--- START ---

$ cat src/rtl/tetromino_bag_dispenser.sv
// 7-bag tetromino dispenser: rejection-samples LFSR bits into a bag, queues pieces with preview.
// Optional macro DISPENSER_STATS_EN adds saturating reject/fallback counters.
module tetromino_bag_dispenser #(
    parameter int DEPTH     = 4,
    parameter int MAX_TRIES = 8,
    parameter int WARMUP    = 16
) (
    input  logic        clk,
    input  logic        rst,
    input  logic [2:0]  rand_bits,
    output logic        piece_valid,
    input  logic        piece_ready,
    output logic [2:0]  piece_id,
    output logic [2:0]  preview_id,
    output logic [2:0]  bag_remaining
`ifdef DISPENSER_STATS_EN
    ,
    output logic [15:0] reject_count,
    output logic [15:0] fallback_count
`endif
);
    localparam int TW = $clog2(MAX_TRIES + 1);
    localparam int CW = $clog2(DEPTH + 1);

    typedef enum logic [1:0] {S_WARMUP, S_DRAW, S_FULL} state_e;

    state_e          state_q, state_d;
    logic [15:0]     wcnt_q, wcnt_d;
    logic [TW-1:0]   try_q, try_d;
    logic [6:0]      bag_q, bag_d, bag_clr;
    logic [2:0]      q_q [DEPTH];
    logic [2:0]      q_d [DEPTH];
    logic [CW-1:0]   cnt_q, cnt_d, wr_idx;

    logic       pop, push, accept, reject, fallback, in_draw, s_hit;
    logic [2:0] low_id, push_id;
    logic [7:0] bag_ext;

    assign in_draw  = (state_q == S_DRAW);
    assign pop      = (cnt_q != '0) && piece_ready;
    assign bag_ext  = {bag_q, 1'b0};
    // bag_ext[0] is always 0, so a zero sample is rejected without a special case
    assign s_hit    = bag_ext[rand_bits];
    assign fallback = in_draw && (try_q == TW'(MAX_TRIES));
    assign accept   = in_draw && !fallback && s_hit;
    assign reject   = in_draw && !fallback && !s_hit;
    assign push     = fallback || accept;
    assign push_id  = fallback ? low_id : rand_bits;
    assign wr_idx   = cnt_q - CW'(pop);

    always_comb begin
        low_id = 3'd0;
        for (int i = 6; i >= 0; i--)
            if (bag_q[i]) low_id = 3'(i + 1);
    end

    always_comb begin
        bag_clr = bag_q & ~7'((8'd1 << push_id) >> 1);
        bag_d   = bag_q;
        if (push) bag_d = (bag_clr == 7'h00) ? 7'h7F : bag_clr;
    end

    always_comb begin
        try_d = try_q;
        if (push)        try_d = '0;
        else if (reject) try_d = try_q + TW'(1);
    end

    always_comb begin
        wcnt_d = wcnt_q;
        if (state_q == S_WARMUP && wcnt_q != 16'(WARMUP)) wcnt_d = wcnt_q + 16'd1;
    end

    // Shift-style queue: entry 0 is the head, entry 1 the preview.
    always_comb begin
        for (int i = 0; i < DEPTH; i++) begin
            q_d[i] = q_q[i];
            if (pop) q_d[i] = (i < DEPTH - 1) ? q_q[i + 1] : 3'd0;
            if (push && (CW'(i) == wr_idx)) q_d[i] = push_id;
        end
        cnt_d = cnt_q + CW'(push) - CW'(pop);
    end

    always_ff @(posedge clk) begin
        if (rst) state_q <= S_WARMUP;
        else     state_q <= state_d;
    end

    always_comb begin
        state_d = state_q;
        unique case (state_q)
            S_WARMUP: if (wcnt_q == 16'(WARMUP)) state_d = S_DRAW;
            S_DRAW:   if (cnt_d == CW'(DEPTH))   state_d = S_FULL;
            S_FULL:   if (pop)                   state_d = S_DRAW;
            default:  state_d = S_WARMUP;
        endcase
    end

    always_comb begin
        piece_valid   = (cnt_q != '0);
        piece_id      = piece_valid ? q_q[0] : 3'd0;
        preview_id    = (cnt_q >= CW'(2)) ? q_q[1] : 3'd0;
        bag_remaining = 3'd0;
        for (int i = 0; i < 7; i++) bag_remaining = bag_remaining + {2'b00, bag_q[i]};
    end

    always_ff @(posedge clk) begin
        if (rst) begin
            wcnt_q <= '0;
            try_q  <= '0;
            bag_q  <= 7'h7F;
            cnt_q  <= '0;
            for (int i = 0; i < DEPTH; i++) q_q[i] <= 3'd0;
        end else begin
            wcnt_q <= wcnt_d;
            try_q  <= try_d;
            bag_q  <= bag_d;
            cnt_q  <= cnt_d;
            for (int i = 0; i < DEPTH; i++) q_q[i] <= q_d[i];
        end
    end

`ifdef DISPENSER_STATS_EN
    logic [15:0] rej_q, fb_q;

    always_ff @(posedge clk) begin
        if (rst) begin
            rej_q <= '0;
            fb_q  <= '0;
        end else begin
            if (reject && rej_q != 16'hFFFF)  rej_q <= rej_q + 16'd1;
            if (fallback && fb_q != 16'hFFFF) fb_q  <= fb_q + 16'd1;
        end
    end

    assign reject_count   = rej_q;
    assign fallback_count = fb_q;
`endif

endmodule
$ cat config.mk
export PLATFORM = sky130hd
export DESIGN_NAME = tetromino_bag_dispenser
export DESIGN_NICKNAME = d
export VERILOG_FILES = /design/src/rtl/tetromino_bag_dispenser.sv
export SDC_FILE = /design/constraint.sdc
export NUM_CORES = 1
export LEC_CHECK = 0
export BUFFER_PORTS_ARGS = -buffer_cell sky130_fd_sc_hd__clkbuf_2
export CAP_MARGIN = 10
export CORE_MARGIN = 5
export CORE_UTILIZATION = 60
export DETAILED_ROUTE_END_ITERATION = 7
export PLACE_DENSITY = 0.79
export SYNTH_ARGS = -nofsm -noshare
export SYNTH_HDL_FRONTEND = slang
export SYNTH_SLANG_ARGS = --single-unit
$ cat constraint.sdc
create_clock -name clk -period 3.55 [get_ports clk]
set_clock_uncertainty 0.2 [all_clocks]
set_input_delay 0.5325 -clock clk [delete_from_list [all_inputs] [get_ports clk]]
set_output_delay 0.5325 -clock clk [all_outputs]
set_load 0.01 [all_outputs]
Word-level counts from Yosys, hierarchy flattened. Memory sizes are Yosys's and may differ from the RTL's. Index checks and enable logic that the tools add are counted.

Register bits: 32. Bits in writable memories: 12. Output and inout port bits: 10. Memories: 1.

$add $sub $neg: 11. Order comparisons: 2. Equality and inequality tests: 12. Shifts and indexed selects: 1. Multiplexer cells: 32. Bitwise operators: 6. Reductions and logical operators: 19.

Memories: q_q (words 4, width 3, read ports 4, clocked after Yosys merged registers in 0, write ports 4, line 31) `logic [2:0] q_q [DEPTH];`.

Operators by type and width (number): $mux 3 (22); $add 16x1->16 const B (1); $eq 16x5->1 const B (1); $ne 16x5->1 const B (1); $add 3x1->3 (5); $logic_and 1x1->1 (10); $shl 1x3->8 const A (1); $and 7x7->7 (1); $logic_not 7->1 (1); $mux 7 (1); $not 7->7 (1); $eq 2x3->1 const A (2); $mux 2 (3); $pmux 2 s3 (1); $sub 3x1->3 (2); $add 4x1->4 const B (1); $eq 4x4->1 const B (1); $lt 3x4->1 const B (1); $mux 1 (4); $ne 2x1->1 const B (2); $or 1x1->1 (4); $add 2x1->3 (1); $bmux 1 s3 (1); $eq 1x3->1 const A (1); other kinds (13) (14).

Longest topological paths before layout. Gate-level depths: netlist (run 1).

Word-level depth: 13. Mapped depth: 14. Gate-level depth less buffers: 13.

Worst setup path before layout (run 1). OpenSTA, ideal clock, no wires.

Kind: input -> register. From: in rand_bits[0]. To: reg state_q[0]. Setup time: 129 ps. Arrival: 2797 ps. Data required time: 3221 ps. Setup slack: 424 ps. Cell stages on the path: 12. Path buffers: 1. Cell sequence: mux4_2 -> a211o_1 -> nand2_4 -> buf_2 -> xnor2_1 -> ha_1 -> fa_1 -> xor2_1 -> nor3_1 -> nor2_1 -> nor2_1 -> nor3_1.

Longest elaborated chain between the ends: 9.

RTL lines: start: declaration (line 10) `input logic [2:0] rand_bits,`; $bmux 1 s3 (line 43) `assign s_hit = bag_ext[rand_bits];`; $mux 1 (not written as such) (line 43); $logic_and 1x1->1 (line 45) `assign accept = in_draw && !fallback && s_hit;`; $logic_or 1x1->1 (line 47) `assign push = fallback || accept;`; $add 3x1->3 (line 81) `cnt_d = cnt_q + CW'(push) - CW'(pop);`; $sub 3x1->3 (line 81); $eq 3x3->1 (line 93) `S_DRAW: if (cnt_d == CW'(DEPTH)) state_d = S_FULL;`; $ne 2x1->1 (no source line); $reduce_and 3->1 (no source line); end signal: assignment (line 86) `else state_q <= state_d;`; end: declaration (line 27) `state_e state_q, state_d;`.

No other way between the ends. The select of a mux whose other input is x is not followed. A chain may end at the register's enable or synchronous reset.

Worst setup path in the final report (run 1).
From: reg bag_q[0]. To: out bag_remaining[1].

Longest elaborated chain between the ends: 6.

RTL lines: start: declaration (line 30) `logic [6:0] bag_q, bag_d, bag_clr;`; start signal: assignment (line 117) `bag_q <= bag_d;`; $add 1x1->2 (line 104) `for (int i = 0; i < 7; i++) bag_remaining = bag_remaining + {2'b00, bag_q[i]};`; $add 2x1->3 (line 104); $add 3x1->3 (4 in series) (line 104); end: declaration (line 15) `output logic [2:0] bag_remaining`.

No other way between the ends.

==> flow_metrics.tcl, run 1 <==
set metrics [dict create \
    crit_path_top_delay_cell "fa_1" \
    first_iter_violations 187 \
    synthTopCellsByArea "dfxtp_1, a211oi_1, nor2_1" \
    dp_slack_ns 0.283 \
    mostFrequentLayoutCells "dfxtp_1, nor2_1, a211oi_1" \
    cp_common_cell "fa_1" \
    critPathLaunch "bag_q[0]" \
    viasPerCell 5.92 \
    clk_latency_ns 0.30 \
    slowest_delay_ns 0.54 \
    critPathKind "register to primary output" \
    clkSlewWorstSetupHoldPaths_ns 0.08 \
    cap_violations 0 \
    synthToLayoutAreaGrowth_pct 8.34 \
    cts_max_level 2 \
    syn-num-nets 301 \
    grt_max_degree 34 \
    drcViolationCount 0 \
    die_w_um 75.4 \
    globalRouteOverflowTotal 0 \
    cts_tree "built" \
    wirelength_mm 5.08 \
    pin_count 16 \
    end_kind "primary output" \
    fmax_mhz 291 \
    ctsRootBufferMaster "clkbuf_8" \
    dr.pass1.iters 4 \
    final_area_mm2 0.00278 \
    maxSlewHeadroom_pct 46.9 \
    async_reset_ff_share_pct 0 \
    grt_pass1_wl_mm 8.79 \
    fillCellCount 340 \
    grt_usage_pct 20.0 \
    hold_buffers 0 \
    finalNonFillerCells 352 \
    cpLargestDelayFamily "adder cells" \
    dp_hpwl_mm 3.71 \
    path_buf_inv 5 \
    cp_max_fo 5 \
    outcome "finished, final reports clean" \
    synthFlopType "dfxtp_1" \
    io_buffers 15 \
    hold_violations 0 \
    syn_area_mm2 0.00256 \
    gp_congestion 0.918 \
    coreArea_mm2 0.00409 \
    yosys_warnings 0 \
    p_leak_nw 1.02 \
    drive_gt1_share_pct 18.2 \
    die_y_um 75.4 \
    grt_antenna_before_repair 0 \
    required_ns 2.82 \
    fin_crit_sh_pct 96.9 \
    place_area_mm2 0.00268 \
    final.min_clock_period_ns 3.44 \
    worstMarginPinSlew_ns 0.796 \
    dp_cells 344 \
    die-area_mm2 0.00568 \
    synth_top_area_cell "dfxtp_1" \
    postRouteAntennaNets 0 \
    syn_area_per_cell_um2 9.10 \
    cts_max_path_buffers 2 \
    cts_sinks 44 \
    synth_cells 282 \
    cp_cell_sequence "fa_1 -> inv_2 -> fa_1 -> inv_1 -> fa_2 -> inv_2 -> fa_1 -> inv_1 -> buf_2" \
    fin_nets 321 \
    synth-edff-count 0 \
    peakVddDrop_v 0.000192 \
    critPathLaunchType "register" \
    hp-start "q_q[3][0]" \
    yosys_register_bits 44 \
    crit_arrival_ns 2.71 \
    numCtsBuffers 5 \
    slew_violations 0 \
    layout_commonest_cell "dfxtp_1" \
    final.setup.worst_slack_ns 0.111 \
    vias 2084 \
    finalSetupViolCount 0 \
    initial_core_util_pct 62.8 \
    holdCritPathClass "register to register" \
    grt_setup_unrepaired "true" \
    n_antenna_cell 0 \
    routedWlPerCell_um 14.4 \
    r2r-start "bag_q[5]" \
    synth_top_area_share_pct 34.3 \
    rows 23 \
    synth-seq-area-share_pct 34.3 \
    grt_pass1_vias 1941 \
    power_density_mw_per_mm2 414 \
    synth.distinct_cells 59 \
]
synth_stat cells (2+ instances only):
cell	number
dfxtp_1	44
nor2_1	32
inv_1	20
a211oi_1	19
nand2_1	18
and2_1	16
xor2_1	11
a21oi_1	10
ha_1	8
nand3_1	7
o211ai_1	6
o21ai_0	6
o31ai_1	6
clkbuf_1	5
fa_1	5
or3_1	5
xnor2_1	5
buf_2	4
nand4_1	4
mux2i_1	3
nor3_1	3
nor4_1	3
mux2_1	2
nand2b_4	2
nor2b_1	2
nor4b_2	2
o32ai_1	2
worst paths after layout:
path,end,slack (ns),depth (start not counted)
max,bag_remaining[1],0.11,9
min reg2reg,q_q[3][0],0.29,2
min,q_q[3][0],0.29,2
max reg2reg,state_q[0],0.60,11
area by class of cell:
class / count / area (um^2) / area share (%)
Sequential cell: 44 / 888 / 32.0
Clock inverter: 2 / 12.5 / 0.450
Tap cell: 50 / 62.6 / 2.25
Multi-Input combinational cell: 207 / 1530 / 55.0
Clock buffer: 5 / 68.8 / 2.48
Inverter: 20 / 75.1 / 2.70
Timing Repair Buffer: 24 / 143 / 5.13
metrics by stage:
stage / utilization, % / TNS (ns) / power [W] / hold slack (ns)
detailed placement: 65.6 / 0 / 0.000867 / 0.278
global placement: 65.6 / 0 / 0.000859 / 0.282
CTS: 67.6 / 0 / 0.00116 / 0.293
floorplan: - / 0 / 0.000785 / 0.262
finish: 68.0 / 0 / 0.00115 / 0.293
global route: 68.0 / -0.00266 / 0.00124 / 0.323
kinds of logic (layout without fill, tap and decap cells):
family	after synthesis	count (layout)	share of synthesized area (%)
simple gates	109	109	24.2
compound gates	63	63	19.1
flops	44	44	34.3
buf+inv	31	51	6.15
xor+xnor	16	16	5.46
fa+ha+maj	13	13	7.81
mux	6	6	2.93
layer usage:
layer / track usage, % / share of wire (%)
met1: 26.8 / 49
met2: 30.2 / 44
met3: 6.99 / 6.5
met4: 6.80 / 1.2
met5: 0 / 0
registers in the layout, summed over array words and instances, names as in the netlist:
register,count
wcnt_q,16
q_q,12
bag_q,7
try_q,4
cnt_q,3
state_q,2
worst min-delay path, stage by stage (launching register included):
cell,delay (ns)
dfxtp_1,0.32
nand3b_1,0.07
a21oi_1,0.06
power by group:
group / internal (W) / switching [W]
combinational: 0.000120 / 0.000212
clock: 0.000133 / 0.000164
sequential: 0.000510 / 0.0000124
what timing repair did:
| item | CTS | global route |
|---|---|---|
| endpoints found under the setup margin | 1 | 1 |
| buffers inserted | 0 | 1 |
| gates resized for setup | 1 | 7 |
Note: power is estimated with default switching activity, not from simulation.
==> inputs of run 2 (changes only) <==
--- a/config.mk
+++ b/config.mk
@@ -8,5 +8,5 @@
 export BUFFER_PORTS_ARGS = -buffer_cell sky130_fd_sc_hd__clkbuf_2
 export CAP_MARGIN = 10
-export CORE_MARGIN = 5
+export CORE_MARGIN = 8
 export CORE_UTILIZATION = 60
 export DETAILED_ROUTE_END_ITERATION = 7
==> constraint.sdc (replaced) <==
create_clock -name clk -period 3.55 [get_ports clk]
set_clock_uncertainty 0.2 [all_clocks]
set_input_delay 0.1775 -clock clk [delete_from_list [all_inputs] [get_ports clk]]
set_output_delay 0.1775 -clock clk [all_outputs]
set_load 0.01 [all_outputs]
==> flow_metrics.tcl, run 2 (synthesis results as in run 1) <==
set metrics [dict create \
    outcome "finished, final reports clean" \
    reg.largest.list "wcnt_q (16), q_q (12), bag_q (7)" \
    max_flop_register "wcnt_q" \
    viasPerCell 5.86 \
    pin_count 16 \
    cp_max_fo 7 \
    setup_tns_ns 0 \
    cts_tree "built" \
    globalRouteOverflowTotal 0 \
    fillCellCount 316 \
    wirelength_mm 5.04 \
    cts_max_path_buffers 2 \
    r2r_slack_ns 0.50 \
    postRouteAntennaNets 0 \
    post_cts_buffers 0 \
    vias 2044 \
    required_ns 3.17 \
    finalSetupViolCount 0 \
    maxSlewHeadroom_pct 46.8 \
    holdCritPathClass "input port to register" \
    drcViolationCount 0 \
    critPathLaunch "bag_q[0]" \
    end_kind "primary output" \
    crit_arrival_ns 2.85 \
    grt_antenna_before_repair 0 \
    coreArea_mm2 0.00406 \
    gp_congestion 0.827 \
    worstMarginPinSlew_ns 0.798 \
    die-area_mm2 0.00662 \
    synthToLayoutAreaGrowth_pct 9.80 \
    clkSlewWorstSetupHoldPaths_ns 0.08 \
    drive_gt1_share_pct 15.7 \
    grt_usage_pct 16.2 \
    fmax_mhz 310 \
    hold_violations 0 \
    cap_violations 0 \
    n_antenna_cell 0 \
    dr.pass1.iters 4 \
    grt_pass1_wl_mm 8.79 \
    p_leak_nw 1.05 \
    hp-start "piece_ready" \
    r2r-start "bag_q[2]" \
    clk_latency_ns 0.29 \
    grt_pass1_vias 1941 \
    first_iter_violations 159 \
    grt_setup_unrepaired "false" \
    layout_commonest_cell "dfxtp_1" \
    fin_nets 317 \
    mostFrequentLayoutCells "dfxtp_1, nor2_1, inv_1" \
    cts_sinks 44 \
    fin_crit_sh_pct 90.8 \
    peakVddDrop_v 0.000307 \
    grt_max_degree 35 \
    die_w_um 81.4 \
    hold_buffers 0 \
    critPathKind "register to primary output" \
    slew_violations 0 \
    power_density_mw_per_mm2 489 \
    largest_reg_flops 16 \
    seqCellArea_um2 881 \
    dp_hpwl_mm 3.63 \
    multi_input_area_mm2 0.00153 \
    die_y_um 81.4 \
    cts_resized 0 \
    io_buffers 15 \
    numCtsBuffers 5 \
    initial_core_util_pct 63.2 \
    cts_max_level 2 \
    final_core_util_pct 69.4 \
    critPathLaunchType "register" \
    rows 23 \
    ctsRootBufferMaster "clkbuf_8" \
    routedWlPerCell_um 14.4 \
    final.min_clock_period_ns 3.22 \
]
[run 2: cell count changes in the layout (fill, tap and decap cells not counted), sizes merged]
cell | before | now
buf | 10 | 5
bufinv | 0 | 3
clkbuf | 19 | 20
clkinv | 1 | 0
clkinvlp | 1 | 0
[run 2: power breakdown]
| group | switching [W] | internal [W] | leakage (nW) |
|---|---|---|---|
| registers | 0.0000140 | 0.000511 | 0.356 |
| logic | 0.000210 | 0.000119 | 0.614 |
| clock network | 0.000170 | 0.000352 | 0.0784 |
[run 2: per-layer routing]
| metal | GRT usage [%] | share of wire [%] | up-vias |
|---|---|---|---|
| met5 | 0 | 0 | - |
| met3 | 4.08 | 3.9 | 8 |
| met1 | 20.7 | 47 | 962 |
| met4 | 5.18 | 0.97 | 0 |
| met2 | 26.2 | 48 | 32 |
| li1 | - | - | 1042 |
[run 2: critical path: stages (launching register included)]
cell      delay (ns)
dfxtp_1         0.40
fa_1            0.55
inv_1           0.05
fa_1            0.47
inv_1           0.05
fa_1            0.35
inv_1           0.09
fa_1            0.41
inv_1           0.06
clkbuf_2        0.12
[run 2: path summary, 6_finish.rpt]
path                      endpoint  cells past startpoint
setup reg to reg        state_q[0]                     11
setup / recovery  bag_remaining[1]                      9
hold reg to reg          q_q[3][0]                      2
hold / removal           q_q[3][0]                      5
[run 2: through the flow]
step	cell area (um^2)	power, W	hold slack (ns)	std cells	setup slack [ns]
finish	2820	0.00138	0.211	349	0.327
global route	2820	0.00145	0.237	349	0.185
CTS	2820	0.00139	0.216	349	0.311
detailed placement	2660	0.000864	0.282	341	0.524
global placement	2660	0.000853	0.275	341	0.592
floorplan	2560	0.000785	0.262	282	0.603
[run 2: area by class of cell]
type,instances,area share [%]
multi-input combinational,207,54.2
sequential,44,31.3
timing repair buffer,20,4.00
clock inverter,3,3.20
inverter,20,2.67
clock buffer,5,2.44
tap,50,2.22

--- END ---

→ Instructions for the task:
The answer is the lines above between the line holding "synth-edff-count 0 \" and the line holding "vias 2084 \", inclusive, each written out exactly, and no others.

→ Exercise answer:
    synth-edff-count 0 \
    peakVddDrop_v 0.000192 \
    critPathLaunchType "register" \
    hp-start "q_q[3][0]" \
    yosys_register_bits 44 \
    crit_arrival_ns 2.71 \
    numCtsBuffers 5 \
    slew_violations 0 \
    layout_commonest_cell "dfxtp_1" \
    final.setup.worst_slack_ns 0.111 \
    vias 2084 \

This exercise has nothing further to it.